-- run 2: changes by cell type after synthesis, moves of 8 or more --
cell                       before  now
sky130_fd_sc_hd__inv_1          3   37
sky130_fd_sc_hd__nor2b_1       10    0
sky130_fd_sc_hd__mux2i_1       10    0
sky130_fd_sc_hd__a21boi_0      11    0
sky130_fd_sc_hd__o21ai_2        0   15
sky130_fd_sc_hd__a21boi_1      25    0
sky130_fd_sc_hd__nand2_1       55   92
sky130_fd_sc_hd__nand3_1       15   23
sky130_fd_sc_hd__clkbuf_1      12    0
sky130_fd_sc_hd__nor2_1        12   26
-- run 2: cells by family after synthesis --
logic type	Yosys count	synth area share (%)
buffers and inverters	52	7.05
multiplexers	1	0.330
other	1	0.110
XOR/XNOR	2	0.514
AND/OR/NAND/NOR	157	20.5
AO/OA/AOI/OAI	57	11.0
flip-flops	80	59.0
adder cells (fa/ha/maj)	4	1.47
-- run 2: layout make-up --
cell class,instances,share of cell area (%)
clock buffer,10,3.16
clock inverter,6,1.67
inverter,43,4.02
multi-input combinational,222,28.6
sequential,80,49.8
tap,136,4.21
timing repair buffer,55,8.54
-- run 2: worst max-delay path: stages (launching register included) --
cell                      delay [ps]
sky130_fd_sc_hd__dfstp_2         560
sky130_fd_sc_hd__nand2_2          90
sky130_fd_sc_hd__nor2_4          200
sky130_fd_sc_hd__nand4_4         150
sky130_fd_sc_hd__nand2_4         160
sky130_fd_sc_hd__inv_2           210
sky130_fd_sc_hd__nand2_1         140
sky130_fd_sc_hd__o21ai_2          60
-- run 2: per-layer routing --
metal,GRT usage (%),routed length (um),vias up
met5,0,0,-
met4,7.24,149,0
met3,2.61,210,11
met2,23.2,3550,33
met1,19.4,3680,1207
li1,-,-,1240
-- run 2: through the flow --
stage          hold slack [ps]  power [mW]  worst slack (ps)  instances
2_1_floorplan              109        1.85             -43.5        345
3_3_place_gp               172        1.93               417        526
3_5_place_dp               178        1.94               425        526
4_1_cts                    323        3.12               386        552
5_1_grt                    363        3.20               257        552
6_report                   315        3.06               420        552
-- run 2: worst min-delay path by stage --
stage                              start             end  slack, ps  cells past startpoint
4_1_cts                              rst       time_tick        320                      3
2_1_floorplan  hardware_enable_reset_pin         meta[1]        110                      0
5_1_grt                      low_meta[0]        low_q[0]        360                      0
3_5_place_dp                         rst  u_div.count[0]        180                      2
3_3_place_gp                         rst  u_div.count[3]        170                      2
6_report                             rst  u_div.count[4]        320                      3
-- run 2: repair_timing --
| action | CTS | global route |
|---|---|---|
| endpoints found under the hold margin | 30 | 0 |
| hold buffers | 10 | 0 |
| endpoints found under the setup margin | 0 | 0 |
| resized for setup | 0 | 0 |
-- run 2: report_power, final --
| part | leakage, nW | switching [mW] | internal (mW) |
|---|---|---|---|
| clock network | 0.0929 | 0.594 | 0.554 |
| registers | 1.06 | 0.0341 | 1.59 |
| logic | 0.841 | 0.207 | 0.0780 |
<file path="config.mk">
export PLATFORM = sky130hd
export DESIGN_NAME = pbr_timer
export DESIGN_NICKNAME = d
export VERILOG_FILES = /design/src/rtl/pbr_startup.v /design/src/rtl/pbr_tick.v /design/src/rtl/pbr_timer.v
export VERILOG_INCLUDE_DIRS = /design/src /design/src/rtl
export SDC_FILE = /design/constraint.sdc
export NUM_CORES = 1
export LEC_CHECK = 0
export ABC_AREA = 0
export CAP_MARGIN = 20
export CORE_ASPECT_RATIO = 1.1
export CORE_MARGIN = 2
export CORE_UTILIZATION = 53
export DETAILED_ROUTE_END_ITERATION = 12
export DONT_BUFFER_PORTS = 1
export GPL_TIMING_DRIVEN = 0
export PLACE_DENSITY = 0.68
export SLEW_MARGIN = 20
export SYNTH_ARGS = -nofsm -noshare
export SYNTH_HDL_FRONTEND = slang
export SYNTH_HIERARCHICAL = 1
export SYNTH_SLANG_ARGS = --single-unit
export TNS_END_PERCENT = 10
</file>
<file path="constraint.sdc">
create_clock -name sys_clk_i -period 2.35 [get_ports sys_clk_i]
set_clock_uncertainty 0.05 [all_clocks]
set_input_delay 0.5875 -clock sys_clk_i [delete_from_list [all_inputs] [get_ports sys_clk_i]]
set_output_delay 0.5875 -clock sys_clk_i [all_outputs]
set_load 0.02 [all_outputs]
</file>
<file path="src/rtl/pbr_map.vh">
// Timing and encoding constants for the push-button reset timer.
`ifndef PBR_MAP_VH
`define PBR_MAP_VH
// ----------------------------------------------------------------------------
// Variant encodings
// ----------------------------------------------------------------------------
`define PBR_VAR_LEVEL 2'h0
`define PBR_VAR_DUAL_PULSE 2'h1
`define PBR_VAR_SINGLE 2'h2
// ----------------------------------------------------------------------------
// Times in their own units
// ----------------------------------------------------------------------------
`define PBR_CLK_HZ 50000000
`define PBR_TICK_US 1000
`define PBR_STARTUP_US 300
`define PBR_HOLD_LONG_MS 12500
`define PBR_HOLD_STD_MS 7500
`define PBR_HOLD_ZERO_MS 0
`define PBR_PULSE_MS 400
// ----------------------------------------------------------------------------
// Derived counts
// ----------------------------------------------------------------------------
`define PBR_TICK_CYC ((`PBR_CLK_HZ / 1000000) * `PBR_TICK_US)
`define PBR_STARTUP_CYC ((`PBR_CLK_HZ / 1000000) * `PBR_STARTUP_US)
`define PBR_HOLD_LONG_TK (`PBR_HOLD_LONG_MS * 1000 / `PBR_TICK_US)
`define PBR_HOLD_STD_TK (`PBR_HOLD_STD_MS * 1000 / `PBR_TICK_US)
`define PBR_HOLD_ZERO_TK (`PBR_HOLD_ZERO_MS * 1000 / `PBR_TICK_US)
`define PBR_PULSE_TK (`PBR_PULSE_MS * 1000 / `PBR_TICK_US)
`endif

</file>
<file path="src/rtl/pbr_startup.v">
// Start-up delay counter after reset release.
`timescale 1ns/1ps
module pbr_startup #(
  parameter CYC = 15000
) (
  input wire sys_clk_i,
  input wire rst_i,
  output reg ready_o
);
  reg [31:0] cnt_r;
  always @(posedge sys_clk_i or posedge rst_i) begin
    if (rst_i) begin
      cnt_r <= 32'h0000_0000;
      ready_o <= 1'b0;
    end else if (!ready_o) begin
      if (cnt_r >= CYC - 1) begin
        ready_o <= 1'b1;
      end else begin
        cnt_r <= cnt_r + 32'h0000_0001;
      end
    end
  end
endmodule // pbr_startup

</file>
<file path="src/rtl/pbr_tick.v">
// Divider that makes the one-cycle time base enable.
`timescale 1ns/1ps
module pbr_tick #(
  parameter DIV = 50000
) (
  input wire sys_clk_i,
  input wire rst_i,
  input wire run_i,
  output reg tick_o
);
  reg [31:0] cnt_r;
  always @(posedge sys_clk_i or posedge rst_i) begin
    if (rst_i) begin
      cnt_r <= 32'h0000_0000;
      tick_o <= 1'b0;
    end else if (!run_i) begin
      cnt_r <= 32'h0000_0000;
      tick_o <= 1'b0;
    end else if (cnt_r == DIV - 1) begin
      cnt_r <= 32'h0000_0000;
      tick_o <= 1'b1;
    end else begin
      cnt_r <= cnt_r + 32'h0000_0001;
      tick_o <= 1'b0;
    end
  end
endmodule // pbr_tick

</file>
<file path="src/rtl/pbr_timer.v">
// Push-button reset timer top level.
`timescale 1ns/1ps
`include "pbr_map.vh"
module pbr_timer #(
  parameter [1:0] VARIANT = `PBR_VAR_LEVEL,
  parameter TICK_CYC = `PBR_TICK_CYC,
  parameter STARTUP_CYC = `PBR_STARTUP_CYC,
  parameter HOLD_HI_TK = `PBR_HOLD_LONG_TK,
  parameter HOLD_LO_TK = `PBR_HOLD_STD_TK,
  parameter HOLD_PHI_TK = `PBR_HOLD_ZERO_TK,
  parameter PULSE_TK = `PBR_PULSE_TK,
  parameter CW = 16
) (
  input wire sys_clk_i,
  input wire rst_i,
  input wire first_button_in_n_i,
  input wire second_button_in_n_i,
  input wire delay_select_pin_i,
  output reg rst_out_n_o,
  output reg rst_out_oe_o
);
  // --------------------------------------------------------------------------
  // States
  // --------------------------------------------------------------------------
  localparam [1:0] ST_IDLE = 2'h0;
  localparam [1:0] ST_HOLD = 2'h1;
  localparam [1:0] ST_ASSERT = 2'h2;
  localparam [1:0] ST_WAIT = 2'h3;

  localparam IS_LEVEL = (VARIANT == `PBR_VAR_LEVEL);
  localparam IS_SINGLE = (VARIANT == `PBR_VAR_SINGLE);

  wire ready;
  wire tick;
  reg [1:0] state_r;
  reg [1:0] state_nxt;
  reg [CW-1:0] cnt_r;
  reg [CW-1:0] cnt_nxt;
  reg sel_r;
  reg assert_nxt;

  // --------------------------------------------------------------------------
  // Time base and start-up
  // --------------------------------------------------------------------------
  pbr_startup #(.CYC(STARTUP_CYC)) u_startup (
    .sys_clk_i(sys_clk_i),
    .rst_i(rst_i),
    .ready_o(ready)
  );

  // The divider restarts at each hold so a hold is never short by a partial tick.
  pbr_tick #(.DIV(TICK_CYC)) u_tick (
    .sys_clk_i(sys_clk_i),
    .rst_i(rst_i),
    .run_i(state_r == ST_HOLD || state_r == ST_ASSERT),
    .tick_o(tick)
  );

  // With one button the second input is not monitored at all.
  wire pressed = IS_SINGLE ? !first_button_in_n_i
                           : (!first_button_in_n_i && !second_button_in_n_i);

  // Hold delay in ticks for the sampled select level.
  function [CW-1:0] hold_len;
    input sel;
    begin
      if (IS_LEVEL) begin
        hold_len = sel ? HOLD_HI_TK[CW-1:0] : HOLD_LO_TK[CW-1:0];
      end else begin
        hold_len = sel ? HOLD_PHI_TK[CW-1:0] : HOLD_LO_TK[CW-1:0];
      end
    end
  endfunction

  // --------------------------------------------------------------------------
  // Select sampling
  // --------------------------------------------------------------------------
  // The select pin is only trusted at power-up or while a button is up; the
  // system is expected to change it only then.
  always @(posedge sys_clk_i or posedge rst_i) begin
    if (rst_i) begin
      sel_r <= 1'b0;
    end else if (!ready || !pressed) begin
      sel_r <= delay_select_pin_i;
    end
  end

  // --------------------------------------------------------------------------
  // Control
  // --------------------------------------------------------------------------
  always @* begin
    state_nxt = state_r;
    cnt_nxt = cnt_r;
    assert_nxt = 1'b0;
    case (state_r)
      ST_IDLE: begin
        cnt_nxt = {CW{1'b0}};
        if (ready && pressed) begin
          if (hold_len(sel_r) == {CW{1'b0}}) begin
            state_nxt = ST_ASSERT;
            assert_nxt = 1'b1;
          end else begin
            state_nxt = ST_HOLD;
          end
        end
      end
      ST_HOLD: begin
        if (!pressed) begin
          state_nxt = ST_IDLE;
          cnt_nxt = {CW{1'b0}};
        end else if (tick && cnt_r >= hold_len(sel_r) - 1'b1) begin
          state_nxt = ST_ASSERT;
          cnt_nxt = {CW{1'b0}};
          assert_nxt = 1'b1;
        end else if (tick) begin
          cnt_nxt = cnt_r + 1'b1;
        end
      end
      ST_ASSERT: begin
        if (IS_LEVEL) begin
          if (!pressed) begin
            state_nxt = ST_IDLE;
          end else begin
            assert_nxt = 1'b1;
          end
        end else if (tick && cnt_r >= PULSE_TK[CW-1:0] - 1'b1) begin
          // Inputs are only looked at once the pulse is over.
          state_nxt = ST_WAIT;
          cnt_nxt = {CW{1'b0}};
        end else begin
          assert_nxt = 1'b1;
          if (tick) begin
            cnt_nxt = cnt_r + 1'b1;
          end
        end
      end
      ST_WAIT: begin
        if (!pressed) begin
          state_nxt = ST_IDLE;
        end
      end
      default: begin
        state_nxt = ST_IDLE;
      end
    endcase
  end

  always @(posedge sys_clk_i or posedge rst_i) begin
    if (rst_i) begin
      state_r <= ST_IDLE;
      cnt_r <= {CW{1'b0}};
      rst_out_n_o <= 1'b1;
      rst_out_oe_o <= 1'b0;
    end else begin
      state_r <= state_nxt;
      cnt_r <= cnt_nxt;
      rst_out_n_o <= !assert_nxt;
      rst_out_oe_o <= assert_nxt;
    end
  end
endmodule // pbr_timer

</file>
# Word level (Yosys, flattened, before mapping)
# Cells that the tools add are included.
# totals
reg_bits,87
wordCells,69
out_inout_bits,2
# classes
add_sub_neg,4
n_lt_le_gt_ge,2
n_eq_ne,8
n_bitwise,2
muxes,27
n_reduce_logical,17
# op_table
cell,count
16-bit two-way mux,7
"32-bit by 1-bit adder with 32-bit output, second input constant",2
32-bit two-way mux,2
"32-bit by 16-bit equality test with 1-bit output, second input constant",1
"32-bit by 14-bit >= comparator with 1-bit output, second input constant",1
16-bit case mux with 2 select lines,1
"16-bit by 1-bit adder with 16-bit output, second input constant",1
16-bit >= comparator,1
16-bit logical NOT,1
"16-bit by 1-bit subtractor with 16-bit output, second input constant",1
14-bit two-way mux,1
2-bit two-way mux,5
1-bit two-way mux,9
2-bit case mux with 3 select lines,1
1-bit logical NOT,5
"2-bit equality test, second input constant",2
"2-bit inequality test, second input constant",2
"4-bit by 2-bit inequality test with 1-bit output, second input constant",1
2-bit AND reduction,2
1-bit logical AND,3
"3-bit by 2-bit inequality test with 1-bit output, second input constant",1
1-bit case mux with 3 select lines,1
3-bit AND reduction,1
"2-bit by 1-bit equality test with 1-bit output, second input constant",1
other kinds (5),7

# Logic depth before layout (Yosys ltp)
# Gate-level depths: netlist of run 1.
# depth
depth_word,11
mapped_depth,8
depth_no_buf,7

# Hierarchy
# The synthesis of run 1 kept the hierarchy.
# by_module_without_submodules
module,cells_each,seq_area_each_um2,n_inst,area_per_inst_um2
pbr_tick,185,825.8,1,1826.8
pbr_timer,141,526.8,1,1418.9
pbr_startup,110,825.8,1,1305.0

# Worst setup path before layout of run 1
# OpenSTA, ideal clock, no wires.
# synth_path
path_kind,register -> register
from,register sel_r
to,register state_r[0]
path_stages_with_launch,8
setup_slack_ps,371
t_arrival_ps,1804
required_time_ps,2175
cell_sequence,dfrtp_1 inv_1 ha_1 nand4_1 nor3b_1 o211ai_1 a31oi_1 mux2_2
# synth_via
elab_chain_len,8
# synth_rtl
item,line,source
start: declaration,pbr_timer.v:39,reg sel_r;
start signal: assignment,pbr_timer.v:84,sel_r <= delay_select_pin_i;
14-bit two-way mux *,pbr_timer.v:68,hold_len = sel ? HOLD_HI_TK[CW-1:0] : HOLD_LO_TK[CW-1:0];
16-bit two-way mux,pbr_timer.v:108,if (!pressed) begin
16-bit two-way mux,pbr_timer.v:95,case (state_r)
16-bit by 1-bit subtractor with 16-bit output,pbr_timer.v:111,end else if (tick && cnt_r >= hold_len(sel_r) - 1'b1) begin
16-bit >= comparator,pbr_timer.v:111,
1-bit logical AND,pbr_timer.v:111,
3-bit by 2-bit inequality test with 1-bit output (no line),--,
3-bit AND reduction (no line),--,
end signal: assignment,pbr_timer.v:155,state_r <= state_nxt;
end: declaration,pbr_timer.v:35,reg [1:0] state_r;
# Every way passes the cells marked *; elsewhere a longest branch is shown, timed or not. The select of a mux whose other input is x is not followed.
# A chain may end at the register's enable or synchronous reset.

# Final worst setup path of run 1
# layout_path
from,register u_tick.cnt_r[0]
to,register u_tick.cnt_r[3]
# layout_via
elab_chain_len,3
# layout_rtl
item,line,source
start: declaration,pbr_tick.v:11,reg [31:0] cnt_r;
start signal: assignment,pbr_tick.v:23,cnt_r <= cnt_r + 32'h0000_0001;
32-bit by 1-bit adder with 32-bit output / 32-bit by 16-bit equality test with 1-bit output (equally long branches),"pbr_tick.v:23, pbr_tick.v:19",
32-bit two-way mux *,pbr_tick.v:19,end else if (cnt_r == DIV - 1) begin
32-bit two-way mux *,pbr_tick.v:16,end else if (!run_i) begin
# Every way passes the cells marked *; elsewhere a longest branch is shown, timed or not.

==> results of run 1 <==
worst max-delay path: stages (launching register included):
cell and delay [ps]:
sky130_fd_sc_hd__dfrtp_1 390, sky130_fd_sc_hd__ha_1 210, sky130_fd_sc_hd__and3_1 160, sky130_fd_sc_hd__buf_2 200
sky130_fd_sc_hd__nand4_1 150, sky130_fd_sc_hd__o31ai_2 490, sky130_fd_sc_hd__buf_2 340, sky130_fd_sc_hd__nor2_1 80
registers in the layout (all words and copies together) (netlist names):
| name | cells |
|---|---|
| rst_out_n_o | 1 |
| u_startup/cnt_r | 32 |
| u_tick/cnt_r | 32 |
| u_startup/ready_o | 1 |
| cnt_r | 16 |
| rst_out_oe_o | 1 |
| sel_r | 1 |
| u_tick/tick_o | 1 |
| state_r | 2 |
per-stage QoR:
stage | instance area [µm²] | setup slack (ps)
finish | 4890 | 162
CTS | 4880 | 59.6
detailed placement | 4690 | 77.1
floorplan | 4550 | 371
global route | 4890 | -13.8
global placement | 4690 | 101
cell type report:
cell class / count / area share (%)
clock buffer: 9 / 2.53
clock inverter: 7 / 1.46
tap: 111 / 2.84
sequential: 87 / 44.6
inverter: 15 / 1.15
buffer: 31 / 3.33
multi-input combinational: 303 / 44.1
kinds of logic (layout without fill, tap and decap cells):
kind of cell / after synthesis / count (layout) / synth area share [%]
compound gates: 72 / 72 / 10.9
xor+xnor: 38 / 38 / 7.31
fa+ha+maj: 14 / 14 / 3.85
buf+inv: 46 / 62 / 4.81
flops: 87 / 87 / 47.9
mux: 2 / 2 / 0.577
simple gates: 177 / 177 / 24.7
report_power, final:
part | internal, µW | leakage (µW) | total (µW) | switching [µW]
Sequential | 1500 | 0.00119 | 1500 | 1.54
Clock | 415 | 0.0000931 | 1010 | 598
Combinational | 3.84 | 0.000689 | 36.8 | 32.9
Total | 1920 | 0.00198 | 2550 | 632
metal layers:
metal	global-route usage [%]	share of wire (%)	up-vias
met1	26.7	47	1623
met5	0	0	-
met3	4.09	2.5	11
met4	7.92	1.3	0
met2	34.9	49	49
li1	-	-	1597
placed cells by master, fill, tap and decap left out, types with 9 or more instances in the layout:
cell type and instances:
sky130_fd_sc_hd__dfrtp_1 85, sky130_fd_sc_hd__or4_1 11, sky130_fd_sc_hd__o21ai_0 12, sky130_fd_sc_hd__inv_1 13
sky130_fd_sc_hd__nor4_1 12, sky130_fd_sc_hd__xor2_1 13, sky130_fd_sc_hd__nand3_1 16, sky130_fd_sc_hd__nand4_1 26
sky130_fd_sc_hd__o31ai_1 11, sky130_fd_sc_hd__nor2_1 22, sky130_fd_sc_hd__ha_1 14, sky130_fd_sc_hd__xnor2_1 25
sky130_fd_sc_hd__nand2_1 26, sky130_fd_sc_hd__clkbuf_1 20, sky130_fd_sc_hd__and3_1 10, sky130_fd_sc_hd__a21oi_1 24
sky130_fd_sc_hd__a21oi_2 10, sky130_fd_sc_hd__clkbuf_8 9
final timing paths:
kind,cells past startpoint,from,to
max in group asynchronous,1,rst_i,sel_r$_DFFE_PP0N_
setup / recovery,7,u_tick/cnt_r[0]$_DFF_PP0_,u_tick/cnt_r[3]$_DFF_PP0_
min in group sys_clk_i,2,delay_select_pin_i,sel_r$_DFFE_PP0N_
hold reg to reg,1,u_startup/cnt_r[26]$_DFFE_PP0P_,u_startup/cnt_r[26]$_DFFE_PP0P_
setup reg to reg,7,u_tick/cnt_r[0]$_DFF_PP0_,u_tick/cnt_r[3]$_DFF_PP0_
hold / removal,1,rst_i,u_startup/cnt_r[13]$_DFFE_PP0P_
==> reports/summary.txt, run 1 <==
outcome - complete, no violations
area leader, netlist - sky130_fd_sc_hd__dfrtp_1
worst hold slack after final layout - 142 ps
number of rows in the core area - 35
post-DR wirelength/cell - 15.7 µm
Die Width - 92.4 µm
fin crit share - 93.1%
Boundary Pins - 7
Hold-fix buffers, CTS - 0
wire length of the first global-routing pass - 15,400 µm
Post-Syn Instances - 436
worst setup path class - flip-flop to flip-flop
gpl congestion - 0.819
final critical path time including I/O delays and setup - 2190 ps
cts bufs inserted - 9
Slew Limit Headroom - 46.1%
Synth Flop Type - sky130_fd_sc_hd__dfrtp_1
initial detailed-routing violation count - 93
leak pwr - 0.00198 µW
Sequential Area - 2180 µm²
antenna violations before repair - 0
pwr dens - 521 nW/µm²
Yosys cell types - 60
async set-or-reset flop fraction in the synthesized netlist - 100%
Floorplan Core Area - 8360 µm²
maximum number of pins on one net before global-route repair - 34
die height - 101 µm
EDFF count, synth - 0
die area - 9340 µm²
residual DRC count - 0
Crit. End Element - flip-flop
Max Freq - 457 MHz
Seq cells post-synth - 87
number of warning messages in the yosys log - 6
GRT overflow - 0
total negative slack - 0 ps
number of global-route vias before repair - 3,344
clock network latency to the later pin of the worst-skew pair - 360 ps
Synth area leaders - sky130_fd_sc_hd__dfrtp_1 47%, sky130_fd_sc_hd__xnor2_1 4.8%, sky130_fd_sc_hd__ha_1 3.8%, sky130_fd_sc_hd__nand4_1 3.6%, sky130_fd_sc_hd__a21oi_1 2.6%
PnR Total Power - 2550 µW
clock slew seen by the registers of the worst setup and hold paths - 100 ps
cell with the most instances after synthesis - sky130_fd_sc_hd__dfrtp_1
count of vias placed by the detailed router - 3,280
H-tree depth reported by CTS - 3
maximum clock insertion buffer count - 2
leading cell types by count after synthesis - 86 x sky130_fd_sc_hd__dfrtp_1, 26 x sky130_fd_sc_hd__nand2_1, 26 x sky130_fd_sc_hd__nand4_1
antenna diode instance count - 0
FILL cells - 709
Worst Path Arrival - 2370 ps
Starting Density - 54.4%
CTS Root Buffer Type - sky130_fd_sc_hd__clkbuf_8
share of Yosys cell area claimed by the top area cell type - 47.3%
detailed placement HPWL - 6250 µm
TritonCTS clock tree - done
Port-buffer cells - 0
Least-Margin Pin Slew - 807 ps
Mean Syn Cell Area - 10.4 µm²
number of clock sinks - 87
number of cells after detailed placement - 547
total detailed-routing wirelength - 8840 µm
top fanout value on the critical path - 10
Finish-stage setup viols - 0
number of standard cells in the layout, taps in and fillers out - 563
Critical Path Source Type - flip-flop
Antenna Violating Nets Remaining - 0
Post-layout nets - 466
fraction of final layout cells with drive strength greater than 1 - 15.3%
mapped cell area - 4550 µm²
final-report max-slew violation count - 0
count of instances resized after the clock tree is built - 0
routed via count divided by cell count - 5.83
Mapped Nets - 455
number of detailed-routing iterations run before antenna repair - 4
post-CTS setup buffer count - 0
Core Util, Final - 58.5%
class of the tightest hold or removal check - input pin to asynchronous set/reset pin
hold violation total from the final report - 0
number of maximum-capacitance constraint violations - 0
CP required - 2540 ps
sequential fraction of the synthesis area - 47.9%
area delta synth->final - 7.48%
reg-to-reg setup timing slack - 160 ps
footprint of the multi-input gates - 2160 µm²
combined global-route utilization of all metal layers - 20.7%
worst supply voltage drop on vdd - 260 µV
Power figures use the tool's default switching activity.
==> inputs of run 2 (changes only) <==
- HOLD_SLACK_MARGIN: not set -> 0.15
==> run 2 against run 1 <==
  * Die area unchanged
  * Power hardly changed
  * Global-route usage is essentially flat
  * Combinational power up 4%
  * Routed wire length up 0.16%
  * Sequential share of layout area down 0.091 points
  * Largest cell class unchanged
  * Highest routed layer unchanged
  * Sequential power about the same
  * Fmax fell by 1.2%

.....

▶ [Try it]: Of all the entries above, retype exactly the lines from the line with "cell class,instances,share of cell area (%)" to the line with "-- run 2: repair_timing", both included, and no others.

▶ [Exercise output]:
cell class,instances,share of cell area (%)
clock buffer,10,3.16
clock inverter,6,1.67
inverter,43,4.02
multi-input combinational,222,28.6
sequential,80,49.8
tap,136,4.21
timing repair buffer,55,8.54
-- run 2: worst max-delay path: stages (launching register included) --
cell                      delay [ps]
sky130_fd_sc_hd__dfstp_2         560
sky130_fd_sc_hd__nand2_2          90
sky130_fd_sc_hd__nor2_4          200
sky130_fd_sc_hd__nand4_4         150
sky130_fd_sc_hd__nand2_4         160
sky130_fd_sc_hd__inv_2           210
sky130_fd_sc_hd__nand2_1         140
sky130_fd_sc_hd__o21ai_2          60
-- run 2: per-layer routing --
metal,GRT usage (%),routed length (um),vias up
met5,0,0,-
met4,7.24,149,0
met3,2.61,210,11
met2,23.2,3550,33
met1,19.4,3680,1207
li1,-,-,1240
-- run 2: through the flow --
stage          hold slack [ps]  power [mW]  worst slack (ps)  instances
2_1_floorplan              109        1.85             -43.5        345
3_3_place_gp               172        1.93               417        526
3_5_place_dp               178        1.94               425        526
4_1_cts                    323        3.12               386        552
5_1_grt                    363        3.20               257        552
6_report                   315        3.06               420        552
-- run 2: worst min-delay path by stage --
stage                              start             end  slack, ps  cells past startpoint
4_1_cts                              rst       time_tick        320                      3
2_1_floorplan  hardware_enable_reset_pin         meta[1]        110                      0
5_1_grt                      low_meta[0]        low_q[0]        360                      0
3_5_place_dp                         rst  u_div.count[0]        180                      2
3_3_place_gp                         rst  u_div.count[3]        170                      2
6_report                             rst  u_div.count[4]        320                      3
-- run 2: repair_timing --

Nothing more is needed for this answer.